Neste sábado (1º), a União Europeia convocou uma reunião de emergência para discutir a crescente crise migratória em Ceuta, um enclave espanhol localizado no norte da África. A situação se agravou com episódios recentes de invasões massivas nas fronteiras europeias, levando a um alerta máximo entre os países do bloco.
Um total de 22 nações da União Europeia solicitou respostas coordenadas e imediatas para conter o aumento das travessias ilegais. O avanço do fluxo migratório tem colocado as forças de segurança locais em estado de alerta, evidenciando a fragilidade da fiscalização na fronteira sul do continente.
A origem desse caos é uma decisão recente do Supremo Tribunal da Espanha, que facilitou o tratamento para imigrantes que chegam ao país por mar. De acordo com a nova interpretação da Corte, os imigrantes ilegais que alcançarem o território por via marítima não poderão ser extraditados de imediato.

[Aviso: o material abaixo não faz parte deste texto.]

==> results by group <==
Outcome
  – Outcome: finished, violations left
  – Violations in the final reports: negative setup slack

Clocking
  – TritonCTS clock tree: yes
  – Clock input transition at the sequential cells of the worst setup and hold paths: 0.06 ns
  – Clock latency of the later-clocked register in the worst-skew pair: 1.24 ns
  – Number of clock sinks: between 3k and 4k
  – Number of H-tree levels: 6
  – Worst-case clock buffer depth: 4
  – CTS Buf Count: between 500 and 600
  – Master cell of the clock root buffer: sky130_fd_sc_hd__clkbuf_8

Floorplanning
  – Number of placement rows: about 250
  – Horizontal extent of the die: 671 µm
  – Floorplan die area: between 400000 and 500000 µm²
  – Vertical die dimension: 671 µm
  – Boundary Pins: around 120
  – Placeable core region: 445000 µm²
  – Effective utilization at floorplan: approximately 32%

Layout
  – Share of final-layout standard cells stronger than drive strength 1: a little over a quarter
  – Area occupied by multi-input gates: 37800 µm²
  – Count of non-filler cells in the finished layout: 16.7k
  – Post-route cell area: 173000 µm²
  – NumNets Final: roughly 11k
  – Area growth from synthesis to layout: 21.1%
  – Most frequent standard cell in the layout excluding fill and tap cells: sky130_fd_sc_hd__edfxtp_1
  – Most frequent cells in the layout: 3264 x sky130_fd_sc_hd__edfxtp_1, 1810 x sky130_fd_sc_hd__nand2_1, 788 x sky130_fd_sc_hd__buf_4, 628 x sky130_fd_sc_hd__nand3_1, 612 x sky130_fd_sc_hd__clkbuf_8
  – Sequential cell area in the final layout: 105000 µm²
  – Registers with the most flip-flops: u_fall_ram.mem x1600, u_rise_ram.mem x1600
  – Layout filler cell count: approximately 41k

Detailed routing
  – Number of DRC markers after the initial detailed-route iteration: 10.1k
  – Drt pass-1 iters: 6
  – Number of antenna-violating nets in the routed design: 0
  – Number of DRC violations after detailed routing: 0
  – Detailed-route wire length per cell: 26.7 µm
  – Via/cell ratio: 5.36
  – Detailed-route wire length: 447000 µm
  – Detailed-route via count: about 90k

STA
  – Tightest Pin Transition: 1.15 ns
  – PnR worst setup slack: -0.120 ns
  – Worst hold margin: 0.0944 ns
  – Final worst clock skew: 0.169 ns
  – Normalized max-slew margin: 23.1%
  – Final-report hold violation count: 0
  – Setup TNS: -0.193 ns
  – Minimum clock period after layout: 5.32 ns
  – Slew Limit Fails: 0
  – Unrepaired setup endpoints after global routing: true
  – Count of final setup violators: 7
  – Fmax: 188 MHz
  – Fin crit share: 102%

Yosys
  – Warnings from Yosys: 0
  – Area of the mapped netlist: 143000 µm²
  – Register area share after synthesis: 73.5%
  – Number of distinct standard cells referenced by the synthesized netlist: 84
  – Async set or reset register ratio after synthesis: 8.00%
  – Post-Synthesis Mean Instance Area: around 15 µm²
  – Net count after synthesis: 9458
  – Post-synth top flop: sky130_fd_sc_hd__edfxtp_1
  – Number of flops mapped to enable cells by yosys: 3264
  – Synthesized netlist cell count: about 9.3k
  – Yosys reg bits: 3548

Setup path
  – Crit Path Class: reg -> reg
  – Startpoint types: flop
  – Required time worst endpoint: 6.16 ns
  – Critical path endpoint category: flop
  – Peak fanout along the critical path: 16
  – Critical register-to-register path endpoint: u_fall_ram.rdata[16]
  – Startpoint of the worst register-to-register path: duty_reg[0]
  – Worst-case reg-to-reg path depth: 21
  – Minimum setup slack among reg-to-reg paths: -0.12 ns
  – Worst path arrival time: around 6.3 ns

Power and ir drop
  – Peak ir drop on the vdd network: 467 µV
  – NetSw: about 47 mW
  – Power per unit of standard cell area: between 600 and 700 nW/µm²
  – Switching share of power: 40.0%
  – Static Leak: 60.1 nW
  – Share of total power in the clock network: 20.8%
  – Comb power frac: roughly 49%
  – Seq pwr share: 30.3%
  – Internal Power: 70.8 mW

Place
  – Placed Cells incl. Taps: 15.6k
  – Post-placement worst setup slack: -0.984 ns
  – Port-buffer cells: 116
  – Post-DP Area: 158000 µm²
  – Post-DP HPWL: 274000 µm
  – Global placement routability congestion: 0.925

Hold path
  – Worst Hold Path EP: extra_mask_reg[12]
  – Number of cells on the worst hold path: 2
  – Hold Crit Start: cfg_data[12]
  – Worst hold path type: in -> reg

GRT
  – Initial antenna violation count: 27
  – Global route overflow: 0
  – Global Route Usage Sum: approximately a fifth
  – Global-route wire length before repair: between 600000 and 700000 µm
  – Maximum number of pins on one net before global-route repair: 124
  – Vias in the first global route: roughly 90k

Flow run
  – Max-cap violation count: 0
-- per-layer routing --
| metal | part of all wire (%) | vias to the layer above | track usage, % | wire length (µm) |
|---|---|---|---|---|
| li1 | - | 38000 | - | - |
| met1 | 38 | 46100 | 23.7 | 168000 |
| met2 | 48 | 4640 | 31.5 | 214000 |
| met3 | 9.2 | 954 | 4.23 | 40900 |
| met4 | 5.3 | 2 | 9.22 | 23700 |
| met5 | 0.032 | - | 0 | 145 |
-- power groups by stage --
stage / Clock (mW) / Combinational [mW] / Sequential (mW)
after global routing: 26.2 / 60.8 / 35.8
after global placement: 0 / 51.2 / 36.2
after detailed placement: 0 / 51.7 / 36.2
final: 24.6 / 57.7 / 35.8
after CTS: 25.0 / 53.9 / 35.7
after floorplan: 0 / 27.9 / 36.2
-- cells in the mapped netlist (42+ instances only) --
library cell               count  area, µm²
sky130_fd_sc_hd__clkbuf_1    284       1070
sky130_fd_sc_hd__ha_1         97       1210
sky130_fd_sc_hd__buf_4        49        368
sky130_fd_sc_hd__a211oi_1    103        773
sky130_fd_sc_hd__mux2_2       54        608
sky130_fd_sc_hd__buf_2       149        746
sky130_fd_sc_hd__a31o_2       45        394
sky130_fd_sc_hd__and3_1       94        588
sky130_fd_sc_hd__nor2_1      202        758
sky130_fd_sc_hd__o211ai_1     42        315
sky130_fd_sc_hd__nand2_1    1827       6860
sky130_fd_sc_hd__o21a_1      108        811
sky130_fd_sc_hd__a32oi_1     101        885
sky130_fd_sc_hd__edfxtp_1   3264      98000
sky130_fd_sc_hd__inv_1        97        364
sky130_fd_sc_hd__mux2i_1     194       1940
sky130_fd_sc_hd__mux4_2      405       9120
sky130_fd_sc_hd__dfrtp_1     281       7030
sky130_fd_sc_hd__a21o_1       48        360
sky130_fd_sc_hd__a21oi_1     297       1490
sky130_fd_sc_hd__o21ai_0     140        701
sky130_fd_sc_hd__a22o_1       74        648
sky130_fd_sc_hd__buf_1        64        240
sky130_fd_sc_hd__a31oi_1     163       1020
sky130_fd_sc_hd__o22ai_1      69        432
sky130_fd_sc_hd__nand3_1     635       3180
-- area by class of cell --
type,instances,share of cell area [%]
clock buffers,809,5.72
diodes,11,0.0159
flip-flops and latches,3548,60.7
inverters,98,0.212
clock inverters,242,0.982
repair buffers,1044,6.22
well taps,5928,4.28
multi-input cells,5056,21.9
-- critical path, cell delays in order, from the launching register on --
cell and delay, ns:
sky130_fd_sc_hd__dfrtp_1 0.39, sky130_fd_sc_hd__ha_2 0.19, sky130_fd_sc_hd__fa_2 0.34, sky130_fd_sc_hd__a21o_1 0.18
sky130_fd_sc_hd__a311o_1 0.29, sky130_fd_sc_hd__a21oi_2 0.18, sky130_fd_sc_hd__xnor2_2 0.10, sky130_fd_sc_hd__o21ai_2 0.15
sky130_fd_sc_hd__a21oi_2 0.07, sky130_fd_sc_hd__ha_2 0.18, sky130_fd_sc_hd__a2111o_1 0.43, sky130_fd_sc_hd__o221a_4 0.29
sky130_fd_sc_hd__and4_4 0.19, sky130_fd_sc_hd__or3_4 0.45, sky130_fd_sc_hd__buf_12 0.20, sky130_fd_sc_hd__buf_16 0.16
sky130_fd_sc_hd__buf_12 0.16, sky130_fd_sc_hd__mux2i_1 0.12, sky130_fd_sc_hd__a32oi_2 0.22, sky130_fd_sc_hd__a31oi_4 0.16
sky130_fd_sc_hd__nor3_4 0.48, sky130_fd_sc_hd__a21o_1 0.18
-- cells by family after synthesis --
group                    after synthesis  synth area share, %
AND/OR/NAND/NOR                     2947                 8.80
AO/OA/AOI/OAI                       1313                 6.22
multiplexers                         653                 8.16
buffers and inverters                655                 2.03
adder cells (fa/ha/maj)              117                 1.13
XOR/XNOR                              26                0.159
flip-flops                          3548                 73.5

Esse entendimento judicial foi amplamente divulgado e explorado em Marrocos, provocando uma corrida desordenada em direção a Ceuta. Com a perspectiva de regras de deportação mais flexíveis, milhares de pessoas arriscaram suas vidas no mar em busca de entrar na Espanha.
Diante desse cenário de instabilidade, as nações da União Europeia discutem estratégias para reforçar a atuação da Agência Europeia da Guarda de Fronteiras e Costeira, a Agência Frontex, na proteção da fronteira espanhola. Além disso, há um clamor por maior rigor na cooperação com o governo do Marrocos para impedir partidas ilegais.
Vale ressaltar que o pedido para a realização da reunião emergencial não contou com a adesão de França, Luxemburgo, Portugal, Irlanda e da própria Espanha, evidenciando as divergências internas do bloco sobre a questão da imigração ilegal.